TASK GOAL » Every line below between the one holding "final,35.99,59.39,-79.35,10630" and the one holding "gates resized for setup | 62 | 34", inclusive, should be copied exactly, and no other line.

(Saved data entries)
**********

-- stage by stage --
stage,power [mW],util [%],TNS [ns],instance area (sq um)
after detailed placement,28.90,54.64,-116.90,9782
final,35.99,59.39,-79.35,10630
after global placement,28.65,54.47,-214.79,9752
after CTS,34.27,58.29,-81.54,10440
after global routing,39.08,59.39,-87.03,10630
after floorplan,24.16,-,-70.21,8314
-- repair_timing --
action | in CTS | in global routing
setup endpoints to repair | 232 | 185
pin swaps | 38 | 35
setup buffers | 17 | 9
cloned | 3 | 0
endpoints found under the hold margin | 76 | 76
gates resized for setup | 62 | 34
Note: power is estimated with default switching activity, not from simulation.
### config.mk
export PLATFORM = sky130hd
export DESIGN_NAME = gpio_port_with_interrupts
export DESIGN_NICKNAME = d
export VERILOG_FILES = /design/src/rtl/core/gpiop_pkg.sv /design/src/rtl/core/gpiop_regs.sv /design/src/rtl/core/gpiop_irq.sv /design/src/rtl/core/gpio_port_with_interrupts.sv
export SDC_FILE = /design/constraint.sdc
export NUM_CORES = 1
export LEC_CHECK = 0
export BUFFER_PORTS_ARGS = -buffer_cell sky130_fd_sc_hd__buf_2
export CORE_MARGIN = 4
export CORE_UTILIZATION = 40
export CTS_CLUSTER_DIAMETER = 100
export DETAILED_ROUTE_END_ITERATION = 8
export GPL_ROUTABILITY_DRIVEN = 0
export GPL_TIMING_DRIVEN = 0
export PLACE_DENSITY = 0.56
export SYNTH_ARGS = -nofsm -noshare
export SYNTH_HDL_FRONTEND = slang
export SYNTH_HIERARCHICAL = 1
export SYNTH_SLANG_ARGS = --single-unit
### constraint.sdc
create_clock -name clk_i -period 16.4 [get_ports clk_i]
set_input_delay 0.82 -clock clk_i [delete_from_list [all_inputs] [get_ports clk_i]]
set_output_delay 0.82 -clock clk_i [all_outputs]
set_load 0.02 [all_outputs]
===== config.mk =====
export PLATFORM = sky130hd
export DESIGN_NAME = greedy_word_wrap_stream_top
export DESIGN_NICKNAME = d
export VERILOG_FILES = /design/src/rtl/gww_pkg.sv /design/src/rtl/greedy_word_wrap_stream_top.sv /design/src/rtl/gww_word_mem.sv
export SDC_FILE = /design/constraint.sdc
export NUM_CORES = 1
export LEC_CHECK = 0
export BUFFER_PORTS_ARGS = -buffer_cell sky130_fd_sc_hd__buf_4
export CAP_MARGIN = 20
export CORE_AREA = 2 2 171 173
export DETAILED_ROUTE_END_ITERATION = 8
export DIE_AREA = 0 0 173 175
export GPL_TIMING_DRIVEN = 0
export HOLD_SLACK_MARGIN = 0.12
export PLACE_DENSITY = 0.68
export SLEW_MARGIN = 20
export SYNTH_ARGS = -nofsm -noshare
export SYNTH_HDL_FRONTEND = slang
export SYNTH_SLANG_ARGS = --single-unit
export TNS_END_PERCENT = 5

===== constraint.sdc =====
create_clock -name clk -period 3.7 [get_ports clk]
set_input_delay 0.74 -clock clk [delete_from_list [all_inputs] [get_ports clk]]
set_output_delay 0.74 -clock clk [all_outputs]
set_load 0.005 [all_outputs]

===== src/rtl/gww_pkg.sv =====
// ----------------------------------------------------------------------------
// gww_pkg: shared types and constants for the greedy word-wrap stream
// Character codes, the paragraph threshold, the line width reset value,
// the sequencer state type and a whitespace test.
// ----------------------------------------------------------------------------
package gww_pkg;

  localparam logic [7:0] CH_TAB = 8'h09;
  localparam logic [7:0] CH_NL  = 8'h0A;
  localparam logic [7:0] CH_CR  = 8'h0D;
  localparam logic [7:0] CH_SP  = 8'h20;

  // newlines between words that make a paragraph break
  localparam logic [1:0] PARA_RUN = 2'd2;

  localparam logic [7:0] LINE_WIDTH_RESET = 8'd80;

  typedef enum logic [2:0] {
    S_IDLE,
    S_PARA1,
    S_PARA2,
    S_PRE,
    S_WORD,
    S_POST
  } state_t;

  function automatic logic is_white(input logic [7:0] b);
    return b inside {CH_SP, [CH_TAB:CH_CR]};
  endfunction

endpackage
File: config.mk
export PLATFORM = sky130hd
export DESIGN_NAME = lzsd_bit_accum
export DESIGN_NICKNAME = d
export VERILOG_FILES = /design/src/rtl/lzsd_pkg.sv /design/src/rtl/lzsd_bit_accum.sv
export SDC_FILE = /design/constraint.sdc
export NUM_CORES = 1
export LEC_CHECK = 0
export BUFFER_PORTS_ARGS = -buffer_cell sky130_fd_sc_hd__clkbuf_2
export CORE_UTILIZATION = 28
export CTS_BUF_LIST = sky130_fd_sc_hd__clkbuf_4 sky130_fd_sc_hd__clkbuf_8 sky130_fd_sc_hd__clkbuf_16
export CTS_CLUSTER_DIAMETER = 80
export DETAILED_ROUTE_END_ITERATION = 7
export GPL_TIMING_DRIVEN = 1
export SETUP_SLACK_MARGIN = 0.05
export SLEW_MARGIN = 10
export SYNTH_ARGS = -nofsm -noshare
export SYNTH_HDL_FRONTEND = slang
export SYNTH_SLANG_ARGS = --single-unit
File: constraint.sdc
create_clock -name clk -period 3.75 [get_ports clk]
set_clock_uncertainty 0.2 [all_clocks]
set_input_delay 0.375 -clock clk [delete_from_list [all_inputs] [get_ports clk]]
set_output_delay 0.375 -clock clk [all_outputs]
set_load 0.05 [all_outputs]
File: src/rtl/lzsd_pkg.sv
// Shared types, codes and constants of the LZSS bitstream decoder.
// No dependencies; the bit accumulator, the top level and the bench refer to it by scoped names.
`default_nettype none

package lzsd_pkg;

  localparam int MAX_DIST_BITS_DEF = 12;
  localparam int MAX_LEN_BITS_DEF  = 5;

  // bits that one parse step can take (distance field up to 15 bits)
  localparam int FIELD_N_W = 5;
  // bit accumulator: a new word is dropped once more than ACC_LIMIT bits are held
  localparam int ACC_W     = 64;
  localparam int ACC_LIMIT = 56;
  localparam int HELD_W    = 7;

  localparam int MAX_RESULTS = 32;
  localparam int LIT_BITS    = 8;

  // register indexes of the configuration port
  localparam logic [1:0] CFG_DIST  = 2'd0;
  localparam logic [1:0] CFG_LEN   = 2'd1;
  localparam logic [1:0] CFG_COUNT = 2'd2;

  localparam logic [3:0] CFG_DIST_RST  = 4'd12;
  localparam logic [2:0] CFG_LEN_RST   = 3'd4;
  localparam logic [3:0] CFG_COUNT_RST = 4'd8;

  // result kinds
  localparam logic [1:0] KIND_BYTE     = 2'd0;
  localparam logic [1:0] KIND_END      = 2'd1;
  localparam logic [1:0] KIND_BAD_DIST = 2'd2;

  typedef enum logic [2:0] {
    ST_IDLE,
    ST_PARSE,
    ST_COPY_RD,
    ST_COPY_WR,
    ST_FLUSH
  } state_t;

  typedef enum logic [1:0] {
    PH_LEN,
    PH_DIST,
    PH_COUNT,
    PH_LIT
  } phase_t;

  typedef struct packed {
    logic [1:0] kind;
    logic [7:0] out_byte;
    logic       run_last;
  } res_t;

  typedef struct packed {
    logic                 append;
    logic [7:0]           byte_in;
    logic                 take;
    logic [FIELD_N_W-1:0] take_n;
  } acc_ctl_t;

endpackage

`default_nettype wire

File: src/rtl/lzsd_bit_accum.sv
// Bit accumulator: appends input words above the held bits, hands out fields LSB first.
// Depends on lzsd_pkg (acc_ctl_t, accumulator sizes).
`default_nettype none

module lzsd_bit_accum #(
  parameter int FW = 12
) (
  input  wire logic                      clk,
  input  wire logic                      rst_n,
  input  wire lzsd_pkg::acc_ctl_t        ctl,
  output logic      [FW-1:0]             peek,
  output logic      [lzsd_pkg::HELD_W-1:0] held
);

  localparam int AW = lzsd_pkg::ACC_W;
  localparam int HW = lzsd_pkg::HELD_W;

  logic [AW-1:0] acc_r, acc_nxt;
  logic [HW-1:0] held_r, held_nxt;

  always_comb begin
    acc_nxt  = acc_r;
    held_nxt = held_r;
    if (ctl.append) begin
      if (held_r <= HW'(lzsd_pkg::ACC_LIMIT)) begin
        acc_nxt  = acc_r | (AW'(ctl.byte_in) << held_r);
        held_nxt = held_r + HW'(8);
      end
    end else if (ctl.take) begin
      acc_nxt  = acc_r >> ctl.take_n;
      held_nxt = held_r - HW'(ctl.take_n);
    end
  end

  always_ff @(posedge clk) begin
    if (!rst_n) begin
      acc_r  <= '0;
      held_r <= '0;
    end else begin
      acc_r  <= acc_nxt;
      held_r <= held_nxt;
    end
  end

  assign peek = acc_r[FW-1:0];
  assign held = held_r;

endmodule

`default_nettype wire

**********

RESULT »
final,35.99,59.39,-79.35,10630
after global placement,28.65,54.47,-214.79,9752
after CTS,34.27,58.29,-81.54,10440
after global routing,39.08,59.39,-87.03,10630
after floorplan,24.16,-,-70.21,8314
-- repair_timing --
action | in CTS | in global routing
setup endpoints to repair | 232 | 185
pin swaps | 38 | 35
setup buffers | 17 | 9
cloned | 3 | 0
endpoints found under the hold margin | 76 | 76
gates resized for setup | 62 | 34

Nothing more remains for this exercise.